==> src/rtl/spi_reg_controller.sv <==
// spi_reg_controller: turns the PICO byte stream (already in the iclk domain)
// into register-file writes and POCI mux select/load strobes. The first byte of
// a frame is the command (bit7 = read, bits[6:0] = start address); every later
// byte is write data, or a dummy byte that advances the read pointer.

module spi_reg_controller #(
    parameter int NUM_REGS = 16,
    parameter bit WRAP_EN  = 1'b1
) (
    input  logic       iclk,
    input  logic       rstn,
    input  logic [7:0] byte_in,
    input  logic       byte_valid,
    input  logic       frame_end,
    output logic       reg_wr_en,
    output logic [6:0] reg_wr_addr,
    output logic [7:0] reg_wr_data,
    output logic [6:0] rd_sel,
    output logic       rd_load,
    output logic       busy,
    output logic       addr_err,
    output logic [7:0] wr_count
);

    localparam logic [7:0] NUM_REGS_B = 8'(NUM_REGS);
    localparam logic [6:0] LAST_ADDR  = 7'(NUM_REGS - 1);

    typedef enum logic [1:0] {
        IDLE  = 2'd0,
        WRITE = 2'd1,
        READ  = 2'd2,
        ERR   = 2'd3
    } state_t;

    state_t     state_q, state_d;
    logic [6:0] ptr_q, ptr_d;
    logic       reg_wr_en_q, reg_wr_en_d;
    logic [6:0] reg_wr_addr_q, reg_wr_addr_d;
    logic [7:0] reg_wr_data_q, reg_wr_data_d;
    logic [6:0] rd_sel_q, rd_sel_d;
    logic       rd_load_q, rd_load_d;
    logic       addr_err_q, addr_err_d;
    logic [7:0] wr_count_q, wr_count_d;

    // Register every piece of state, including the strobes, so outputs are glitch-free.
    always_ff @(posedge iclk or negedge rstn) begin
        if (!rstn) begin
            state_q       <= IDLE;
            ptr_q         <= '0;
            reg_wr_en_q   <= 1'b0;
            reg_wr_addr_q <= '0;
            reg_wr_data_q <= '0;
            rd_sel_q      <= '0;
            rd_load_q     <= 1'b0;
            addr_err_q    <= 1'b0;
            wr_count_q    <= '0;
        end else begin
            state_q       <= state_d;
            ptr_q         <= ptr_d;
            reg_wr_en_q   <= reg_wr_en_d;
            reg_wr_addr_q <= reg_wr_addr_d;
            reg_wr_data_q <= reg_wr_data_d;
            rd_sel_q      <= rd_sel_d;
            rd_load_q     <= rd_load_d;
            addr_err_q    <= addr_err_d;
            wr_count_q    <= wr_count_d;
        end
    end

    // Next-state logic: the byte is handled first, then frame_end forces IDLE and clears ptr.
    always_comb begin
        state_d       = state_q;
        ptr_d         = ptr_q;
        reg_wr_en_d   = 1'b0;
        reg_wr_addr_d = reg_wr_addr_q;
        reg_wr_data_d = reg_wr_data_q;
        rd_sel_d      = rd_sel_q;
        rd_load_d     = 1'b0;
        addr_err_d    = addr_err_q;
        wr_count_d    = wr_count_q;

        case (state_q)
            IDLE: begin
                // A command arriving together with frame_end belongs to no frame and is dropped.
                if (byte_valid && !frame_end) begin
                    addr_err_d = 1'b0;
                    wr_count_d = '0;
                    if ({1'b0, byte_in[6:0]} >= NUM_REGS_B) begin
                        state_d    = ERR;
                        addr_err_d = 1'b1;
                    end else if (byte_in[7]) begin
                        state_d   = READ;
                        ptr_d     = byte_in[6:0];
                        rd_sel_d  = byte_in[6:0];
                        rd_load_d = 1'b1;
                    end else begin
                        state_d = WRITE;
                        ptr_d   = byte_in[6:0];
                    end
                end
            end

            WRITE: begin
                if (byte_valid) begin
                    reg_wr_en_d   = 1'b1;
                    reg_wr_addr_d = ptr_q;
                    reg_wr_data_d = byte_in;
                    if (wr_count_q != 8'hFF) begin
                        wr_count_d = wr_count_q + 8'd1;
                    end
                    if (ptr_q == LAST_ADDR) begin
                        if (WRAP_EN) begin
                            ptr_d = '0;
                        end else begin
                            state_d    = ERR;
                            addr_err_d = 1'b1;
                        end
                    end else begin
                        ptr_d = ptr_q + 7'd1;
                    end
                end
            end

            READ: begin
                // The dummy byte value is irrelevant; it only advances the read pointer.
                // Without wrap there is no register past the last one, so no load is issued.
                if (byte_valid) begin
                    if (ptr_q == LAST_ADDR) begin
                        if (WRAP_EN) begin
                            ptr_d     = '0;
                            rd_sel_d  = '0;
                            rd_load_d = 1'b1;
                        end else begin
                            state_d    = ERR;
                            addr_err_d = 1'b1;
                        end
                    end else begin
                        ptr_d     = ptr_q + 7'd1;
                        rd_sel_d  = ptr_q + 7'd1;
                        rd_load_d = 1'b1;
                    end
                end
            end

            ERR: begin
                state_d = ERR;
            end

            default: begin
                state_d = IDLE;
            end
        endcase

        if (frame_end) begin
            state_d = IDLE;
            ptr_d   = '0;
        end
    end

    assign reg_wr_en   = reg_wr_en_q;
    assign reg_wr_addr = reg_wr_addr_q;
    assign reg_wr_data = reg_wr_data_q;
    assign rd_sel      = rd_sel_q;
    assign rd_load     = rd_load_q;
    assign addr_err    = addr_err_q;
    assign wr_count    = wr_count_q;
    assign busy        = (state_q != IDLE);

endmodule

.....

ACTIVITY: None of the records may be left out; each is to be restated exactly.

RESULT FOR THIS TASK:
==> src/rtl/spi_reg_controller.sv <==
// spi_reg_controller: turns the PICO byte stream (already in the iclk domain)
// into register-file writes and POCI mux select/load strobes. The first byte of
// a frame is the command (bit7 = read, bits[6:0] = start address); every later
// byte is write data, or a dummy byte that advances the read pointer.

module spi_reg_controller #(
    parameter int NUM_REGS = 16,
    parameter bit WRAP_EN  = 1'b1
) (
    input  logic       iclk,
    input  logic       rstn,
    input  logic [7:0] byte_in,
    input  logic       byte_valid,
    input  logic       frame_end,
    output logic       reg_wr_en,
    output logic [6:0] reg_wr_addr,
    output logic [7:0] reg_wr_data,
    output logic [6:0] rd_sel,
    output logic       rd_load,
    output logic       busy,
    output logic       addr_err,
    output logic [7:0] wr_count
);

    localparam logic [7:0] NUM_REGS_B = 8'(NUM_REGS);
    localparam logic [6:0] LAST_ADDR  = 7'(NUM_REGS - 1);

    typedef enum logic [1:0] {
        IDLE  = 2'd0,
        WRITE = 2'd1,
        READ  = 2'd2,
        ERR   = 2'd3
    } state_t;

    state_t     state_q, state_d;
    logic [6:0] ptr_q, ptr_d;
    logic       reg_wr_en_q, reg_wr_en_d;
    logic [6:0] reg_wr_addr_q, reg_wr_addr_d;
    logic [7:0] reg_wr_data_q, reg_wr_data_d;
    logic [6:0] rd_sel_q, rd_sel_d;
    logic       rd_load_q, rd_load_d;
    logic       addr_err_q, addr_err_d;
    logic [7:0] wr_count_q, wr_count_d;

    // Register every piece of state, including the strobes, so outputs are glitch-free.
    always_ff @(posedge iclk or negedge rstn) begin
        if (!rstn) begin
            state_q       <= IDLE;
            ptr_q         <= '0;
            reg_wr_en_q   <= 1'b0;
            reg_wr_addr_q <= '0;
            reg_wr_data_q <= '0;
            rd_sel_q      <= '0;
            rd_load_q     <= 1'b0;
            addr_err_q    <= 1'b0;
            wr_count_q    <= '0;
        end else begin
            state_q       <= state_d;
            ptr_q         <= ptr_d;
            reg_wr_en_q   <= reg_wr_en_d;
            reg_wr_addr_q <= reg_wr_addr_d;
            reg_wr_data_q <= reg_wr_data_d;
            rd_sel_q      <= rd_sel_d;
            rd_load_q     <= rd_load_d;
            addr_err_q    <= addr_err_d;
            wr_count_q    <= wr_count_d;
        end
    end

    // Next-state logic: the byte is handled first, then frame_end forces IDLE and clears ptr.
    always_comb begin
        state_d       = state_q;
        ptr_d         = ptr_q;
        reg_wr_en_d   = 1'b0;
        reg_wr_addr_d = reg_wr_addr_q;
        reg_wr_data_d = reg_wr_data_q;
        rd_sel_d      = rd_sel_q;
        rd_load_d     = 1'b0;
        addr_err_d    = addr_err_q;
        wr_count_d    = wr_count_q;

        case (state_q)
            IDLE: begin
                // A command arriving together with frame_end belongs to no frame and is dropped.
                if (byte_valid && !frame_end) begin
                    addr_err_d = 1'b0;
                    wr_count_d = '0;
                    if ({1'b0, byte_in[6:0]} >= NUM_REGS_B) begin
                        state_d    = ERR;
                        addr_err_d = 1'b1;
                    end else if (byte_in[7]) begin
                        state_d   = READ;
                        ptr_d     = byte_in[6:0];
                        rd_sel_d  = byte_in[6:0];
                        rd_load_d = 1'b1;
                    end else begin
                        state_d = WRITE;
                        ptr_d   = byte_in[6:0];
                    end
                end
            end

            WRITE: begin
                if (byte_valid) begin
                    reg_wr_en_d   = 1'b1;
                    reg_wr_addr_d = ptr_q;
                    reg_wr_data_d = byte_in;
                    if (wr_count_q != 8'hFF) begin
                        wr_count_d = wr_count_q + 8'd1;
                    end
                    if (ptr_q == LAST_ADDR) begin
                        if (WRAP_EN) begin
                            ptr_d = '0;
                        end else begin
                            state_d    = ERR;
                            addr_err_d = 1'b1;
                        end
                    end else begin
                        ptr_d = ptr_q + 7'd1;
                    end
                end
            end

            READ: begin
                // The dummy byte value is irrelevant; it only advances the read pointer.
                // Without wrap there is no register past the last one, so no load is issued.
                if (byte_valid) begin
                    if (ptr_q == LAST_ADDR) begin
                        if (WRAP_EN) begin
                            ptr_d     = '0;
                            rd_sel_d  = '0;
                            rd_load_d = 1'b1;
                        end else begin
                            state_d    = ERR;
                            addr_err_d = 1'b1;
                        end
                    end else begin
                        ptr_d     = ptr_q + 7'd1;
                        rd_sel_d  = ptr_q + 7'd1;
                        rd_load_d = 1'b1;
                    end
                end
            end

            ERR: begin
                state_d = ERR;
            end

            default: begin
                state_d = IDLE;
            end
        endcase

        if (frame_end) begin
            state_d = IDLE;
            ptr_d   = '0;
        end
    end

    assign reg_wr_en   = reg_wr_en_q;
    assign reg_wr_addr = reg_wr_addr_q;
    assign reg_wr_data = reg_wr_data_q;
    assign rd_sel      = rd_sel_q;
    assign rd_load     = rd_load_q;
    assign addr_err    = addr_err_q;
    assign wr_count    = wr_count_q;
    assign busy        = (state_q != IDLE);

endmodule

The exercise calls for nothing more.